**SUPPLIED MATERIAL**

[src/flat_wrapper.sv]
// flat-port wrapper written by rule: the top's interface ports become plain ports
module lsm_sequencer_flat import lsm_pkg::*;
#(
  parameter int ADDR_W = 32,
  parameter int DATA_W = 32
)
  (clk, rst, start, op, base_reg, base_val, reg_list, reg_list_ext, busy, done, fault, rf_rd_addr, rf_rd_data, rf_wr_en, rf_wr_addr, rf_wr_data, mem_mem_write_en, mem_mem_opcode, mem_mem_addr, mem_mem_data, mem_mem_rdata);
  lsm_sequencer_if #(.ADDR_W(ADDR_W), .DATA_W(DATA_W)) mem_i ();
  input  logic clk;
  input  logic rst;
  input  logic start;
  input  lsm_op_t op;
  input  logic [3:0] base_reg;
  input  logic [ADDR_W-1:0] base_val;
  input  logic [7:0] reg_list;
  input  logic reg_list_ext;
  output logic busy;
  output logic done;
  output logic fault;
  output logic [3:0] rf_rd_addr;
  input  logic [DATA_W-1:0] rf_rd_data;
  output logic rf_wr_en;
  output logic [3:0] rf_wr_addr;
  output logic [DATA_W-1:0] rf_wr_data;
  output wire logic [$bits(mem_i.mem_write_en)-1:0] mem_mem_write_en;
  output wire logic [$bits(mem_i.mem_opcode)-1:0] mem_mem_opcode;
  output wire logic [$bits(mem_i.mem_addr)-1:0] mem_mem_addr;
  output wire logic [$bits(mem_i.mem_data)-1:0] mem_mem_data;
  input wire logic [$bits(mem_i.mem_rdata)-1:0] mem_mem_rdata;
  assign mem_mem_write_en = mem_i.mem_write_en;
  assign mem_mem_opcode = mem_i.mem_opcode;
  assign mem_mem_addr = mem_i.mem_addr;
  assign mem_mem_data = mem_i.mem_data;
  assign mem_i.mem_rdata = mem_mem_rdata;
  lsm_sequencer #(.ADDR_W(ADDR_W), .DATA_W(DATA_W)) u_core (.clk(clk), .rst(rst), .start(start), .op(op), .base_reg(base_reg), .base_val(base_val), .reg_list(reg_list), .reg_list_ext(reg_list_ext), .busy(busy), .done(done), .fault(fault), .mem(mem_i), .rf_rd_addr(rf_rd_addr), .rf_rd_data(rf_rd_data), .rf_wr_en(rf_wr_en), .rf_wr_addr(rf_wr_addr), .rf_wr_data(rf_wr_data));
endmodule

**WORK ITEM**
Word for word, return each of the entries.

**ANSWER**
[src/flat_wrapper.sv]
// flat-port wrapper written by rule: the top's interface ports become plain ports
module lsm_sequencer_flat import lsm_pkg::*;
#(
  parameter int ADDR_W = 32,
  parameter int DATA_W = 32
)
  (clk, rst, start, op, base_reg, base_val, reg_list, reg_list_ext, busy, done, fault, rf_rd_addr, rf_rd_data, rf_wr_en, rf_wr_addr, rf_wr_data, mem_mem_write_en, mem_mem_opcode, mem_mem_addr, mem_mem_data, mem_mem_rdata);
  lsm_sequencer_if #(.ADDR_W(ADDR_W), .DATA_W(DATA_W)) mem_i ();
  input  logic clk;
  input  logic rst;
  input  logic start;
  input  lsm_op_t op;
  input  logic [3:0] base_reg;
  input  logic [ADDR_W-1:0] base_val;
  input  logic [7:0] reg_list;
  input  logic reg_list_ext;
  output logic busy;
  output logic done;
  output logic fault;
  output logic [3:0] rf_rd_addr;
  input  logic [DATA_W-1:0] rf_rd_data;
  output logic rf_wr_en;
  output logic [3:0] rf_wr_addr;
  output logic [DATA_W-1:0] rf_wr_data;
  output wire logic [$bits(mem_i.mem_write_en)-1:0] mem_mem_write_en;
  output wire logic [$bits(mem_i.mem_opcode)-1:0] mem_mem_opcode;
  output wire logic [$bits(mem_i.mem_addr)-1:0] mem_mem_addr;
  output wire logic [$bits(mem_i.mem_data)-1:0] mem_mem_data;
  input wire logic [$bits(mem_i.mem_rdata)-1:0] mem_mem_rdata;
  assign mem_mem_write_en = mem_i.mem_write_en;
  assign mem_mem_opcode = mem_i.mem_opcode;
  assign mem_mem_addr = mem_i.mem_addr;
  assign mem_mem_data = mem_i.mem_data;
  assign mem_i.mem_rdata = mem_mem_rdata;
  lsm_sequencer #(.ADDR_W(ADDR_W), .DATA_W(DATA_W)) u_core (.clk(clk), .rst(rst), .start(start), .op(op), .base_reg(base_reg), .base_val(base_val), .reg_list(reg_list), .reg_list_ext(reg_list_ext), .busy(busy), .done(done), .fault(fault), .mem(mem_i), .rf_rd_addr(rf_rd_addr), .rf_rd_data(rf_rd_data), .rf_wr_en(rf_wr_en), .rf_wr_addr(rf_wr_addr), .rf_wr_data(rf_wr_data));
endmodule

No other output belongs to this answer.